• _WORK TASK_:
The expected answer is the set of lines in the data below between the line holding "flops | 0.472 |" and the line holding "6_report | 10900", inclusive, written out exactly.

• _SUPPLIED INFORMATION_:
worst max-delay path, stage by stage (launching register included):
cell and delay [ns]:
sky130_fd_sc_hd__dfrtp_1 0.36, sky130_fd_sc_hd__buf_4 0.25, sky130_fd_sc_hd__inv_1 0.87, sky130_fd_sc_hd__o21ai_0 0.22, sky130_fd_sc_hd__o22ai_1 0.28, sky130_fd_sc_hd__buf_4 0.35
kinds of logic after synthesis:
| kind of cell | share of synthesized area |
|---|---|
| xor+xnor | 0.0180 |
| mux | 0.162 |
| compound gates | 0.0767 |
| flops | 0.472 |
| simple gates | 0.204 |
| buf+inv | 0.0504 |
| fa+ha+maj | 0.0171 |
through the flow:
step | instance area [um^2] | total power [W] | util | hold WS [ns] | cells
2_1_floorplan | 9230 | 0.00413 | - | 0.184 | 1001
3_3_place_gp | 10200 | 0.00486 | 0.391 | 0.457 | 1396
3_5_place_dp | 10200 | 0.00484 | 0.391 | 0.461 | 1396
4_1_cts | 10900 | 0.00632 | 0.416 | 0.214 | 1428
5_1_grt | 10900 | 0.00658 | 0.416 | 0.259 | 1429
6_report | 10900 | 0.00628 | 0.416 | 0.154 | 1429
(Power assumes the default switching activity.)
--- src/rtl/int_ctrl_if.sv ---
// int_ctrl_if: config bus plus core claim/complete handshake.
// master = core side (drives cfg_*, int_ack, int_done); slave = controller.
interface int_ctrl_if #(
   parameter int NUM_SRC = 8
);
   import int_ctrl_pkg::*;

   localparam int ID_W = id_width(NUM_SRC);

   logic            cfg_we;
   logic [1:0]      cfg_addr;
   logic [31:0]     cfg_wdata;
   logic [31:0]     cfg_rdata;
   logic            int_ack;
   logic            int_done;
   logic            ext_int;
   logic            sw_int;
   logic [ID_W-1:0] int_id;

   modport master (
      output cfg_we, cfg_addr, cfg_wdata,
      output int_ack, int_done,
      input  cfg_rdata, ext_int, sw_int, int_id
   );

   modport slave (
      input  cfg_we, cfg_addr, cfg_wdata,
      input  int_ack, int_done,
      output cfg_rdata, ext_int, sw_int, int_id
   );

endinterface

--- src/rtl/int_ctrl_prio_enc.sv ---
// int_prio_enc: lowest-index-first priority encoder.
// Ports: req (request vector) -> any (some bit set), id (winning index).
module int_prio_enc
   import int_ctrl_pkg::*;
#(
   parameter int NUM_SRC = 8,
   parameter int ID_W    = id_width(NUM_SRC)
) (
   input  logic [NUM_SRC-1:0] req,
   output logic               any,
   output logic [ID_W-1:0]    id
);

   // Scan from the top down so the lowest set index is written last.
   always_comb begin
      any = 1'b0;
      id  = '0;
      for (int i = NUM_SRC - 1; i >= 0; i--) begin
         if (req[i]) begin
            any = 1'b1;
            id  = ID_W'(i);
         end
      end
   end

endmodule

• _RESPONSE TO THIS EXERCISE_:
| flops | 0.472 |
| simple gates | 0.204 |
| buf+inv | 0.0504 |
| fa+ha+maj | 0.0171 |
through the flow:
step | instance area [um^2] | total power [W] | util | hold WS [ns] | cells
2_1_floorplan | 9230 | 0.00413 | - | 0.184 | 1001
3_3_place_gp | 10200 | 0.00486 | 0.391 | 0.457 | 1396
3_5_place_dp | 10200 | 0.00484 | 0.391 | 0.461 | 1396
4_1_cts | 10900 | 0.00632 | 0.416 | 0.214 | 1428
5_1_grt | 10900 | 0.00658 | 0.416 | 0.259 | 1429
6_report | 10900 | 0.00628 | 0.416 | 0.154 | 1429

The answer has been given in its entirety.